January 08, 2013 By: Meliza Category: 1st SEM

Answer : Whether a business is in retailing or manufacturing, there are several cogent reasons for holding inventory. Businesses may hold stocks of raw materials, spare parts for machinery, work in progress or finished goods. Given that there are costs involved with purchases, orders and carriage inwards, a firm might want to minimize its order costs and utilize storage space efficiently. While a business would incur holding costs when storing inventory, these costs can be offset if there are good business reasons for so doing.

== To meet expected demand ==

 

A business must ensure that it has adequate supplies to meet expected demand for its goods, regardless of whether it is a retailing or production environment. Particularly where a business has a high demand and rapid turnover, having stock in storage ensures that the firm can comfortably meet anticipated demand.

 

== To guard against shortages ==

Holding inventory can act as insurance against future shortages. Unexpected shortages in the supply of raw materials or finished goods can affect the production run of a business or its ability to meet demand. Holding inventories allows a degree of continuity for the activities of an enterprise.

 

== To benefit from discounts ==

Suppliers often offer trade discounts for bulk purchases, once those purchases are above a certain amount. A business can reduce the unit cost of materials and its ordering costs (delivery, import duties) by purchasing a large amount of goods/ raw materials to hold in stock.

 

== To deal with variations in usage or demand ==

“Usage” refers to production consumption in a manufacturing process. Increased usage can increase the demand for materials. This is the result of either increased inefficiency or increased production levels.

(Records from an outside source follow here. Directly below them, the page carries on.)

[src/rtl/swd_cfg_reg.sv]
module swd_cfg_reg
  import swd_pkg::*;
#(
  parameter int unsigned SRC_LSB = 2,
  parameter int unsigned LVL_BIT = 6
) (
  input  logic       clk_i,
  input  logic       rst_ni,
  input  logic       we_i,
  input  logic [7:0] wdata_i,
  output logic [7:0] rdata_o,
  output wake_cfg_t  cfg_o
);
  wake_cfg_t cfg_q;

  always_ff @(posedge clk_i or negedge rst_ni) begin
    if (!rst_ni) begin
      cfg_q <= '{level: 1'b0, src: SRC_RESET_ONLY};
    end else if (we_i) begin
      cfg_q.level <= wdata_i[LVL_BIT];
      cfg_q.src   <= wake_src_e'(wdata_i[SRC_LSB +: SRC_W]);
    end
  end

  always_comb begin
    rdata_o = '0;
    rdata_o[LVL_BIT]            = cfg_q.level;
    rdata_o[SRC_LSB +: SRC_W]   = cfg_q.src;
  end

  assign cfg_o = cfg_q;

  assert_cfg_write_R2: assert property (@(posedge clk_i) disable iff (!rst_ni)
    we_i |=> (rdata_o == {1'b0, $past(wdata_i[6]), 1'b0, $past(wdata_i[4:2]), 2'b00}));
endmodule

[src/rtl/swd_cond_sel.sv]
module swd_cond_sel
  import swd_pkg::*;
(
  input  wake_src_e         src_i,
  input  logic [PORT_W-1:0] p0_i,
  input  logic [PORT_W-1:0] p2_i,
  input  logic [PORT_W-1:0] p3_i,
  output logic              en_o,
  output logic              comb_o
);
  logic [4:0] grp_p3p0;
  logic [5:0] grp_p3p2;

  assign grp_p3p0 = {p3_i[3:1], p0_i[0], p0_i[7]};
  assign grp_p3p2 = {p3_i[3:1], p2_i[2:0]};

  always_comb begin
    en_o   = 1'b1;
    comb_o = 1'b0;
    unique case (src_i)
      SRC_RESET_ONLY: en_o   = 1'b0;
      SRC_NAND_P2LO:  comb_o = ~&p2_i[3:0];
      SRC_NAND_P2:    comb_o = ~&p2_i;
      SRC_NOR_P3:     comb_o = ~|p3_i[3:1];
      SRC_NAND_P3:    comb_o = ~&p3_i[3:1];
      SRC_NOR_P3P0:   comb_o = ~|grp_p3p0;
      SRC_NAND_P3P0:  comb_o = ~&grp_p3p0;
      SRC_NAND_P3P2:  comb_o = ~&grp_p3p2;
      default:        en_o   = 1'b0;
    endcase
  end
endmodule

Sometimes a business might cater for special orders or have high seasonal demand that it must address, requiring additional stock to facilitate such occurrences.

 

== To facilitate the production process ==

Stock can allow the manufacturing process to flow smoothly and help the business to respond quickly and effectively to contingencies.

 

== In times of high inflation/ supply shortages ==

Holding vast supplies of inventories can be a deliberate strategy in response to unusual or difficult economic circumstances. In times of high inflation, a business might not wish to purchase stock at increasingly higher prices. Once the business determines that it is feasible to hold additional inventory beyond the usual levels, this is a very sensible strategy.

 

== Some processes require holding work in progress ==

Inventory can also include work in progress. Some products might have longer production cycles than others (like wine or cheese for instance). It is necessary to hold a high volume of inventory to cater for the inherent nature of production in some business contexts.

 

Techniques of Inventory control

Naturally, there are restrictions on how much inventory a business could or should hold. The nature of the product, regulations and maximum storage capacity are some elements that limit or deter a business from holding too much inventory.  Once a business decides to hold inventory, then a proper inventory management and control system is necessary to optimize both the stock levels and inventory costs.

 

There are several techniques a person can use to increase profitability and streamline workflow via proper inventory control. Through research, competitive analysis and experience, an effective business leader can balance costs versus benefits to storing and ordering the necessary supplies to ensure business vitality. The supply chain is made of all materials that help you to produce, market and supply your product. Inventory control means that you have identified every facet of your supply chain and its logistics.

 

 

FIFO

If you deal in perishable items, FIFO (first in, first out) is an important concept to understand and maintain throughout the supply chain. If a grocery store did not rotate their stock, new stock coming in would get taken immediately and older stock would expire, causing great loss. Stock must be arranged by date received.

 

Cutting Edge Control

For a great deal of stock that needs constant management, consider bar codes or RFID (radio frequency identification) where hand-held readers can immediately tell you where valuable merchandise is. Many IT inventory programs on the market provide a wealth of features including tie-ins to USPS, Fed-Ex and/or UPS to track merchandise and provide real-time logistics.

 

Costs versus Convenience

A business owner must balance space available for extra stock versus speed of product turnover, fees for storage, cost in bulk versus regular ordering, and whether clients/end users would be willing to wait.

 

Stock Levels

Defining your minimum stock level will allow you to set up regular inspections and re-ordering of supplies. Take into account emergencies and vendors taking longer than average to replenish stock. This will aid you in arriving at JIT (just in time) ordering, where stock is held for a minimum amount of time before moving on to the next stage in the supply chain.

 

Your Security

Stock security is a necessary cost. Many experts recommend separating staff that is responsible for stock management from staff that has financial responsibility. Many times, shoplifting and thievery is committed by employees rather than a stranger. Security guards, cameras, bar codes and security devices are used by most businesses since the cost of security is minimal compared to the millions of dollars that U.S. businesses lose each year to stolen goods. Training staff in identifying potential security issues and having a clear method of reporting violations is important in reducing crime. Often, shoplifters and thieves use standard techniques to distract employees and take stock.

 

Stock on Hand

Having a great deal of stock on hand has both positive and negative consequences. Having an immediate supply means that end users get their product that much sooner. Speed and immediate gratification for a client can make the difference not only in a sale, but recommendations, repeat business and client loyalty. In the modern business environment where every business is a global business, an emergency or unforeseen circumstance anywhere in the world can render competition without resources you have on hand. Of course, one must take into account using capital in bulk buys, management and insurance costs as well as goods perishing or becoming obsolete.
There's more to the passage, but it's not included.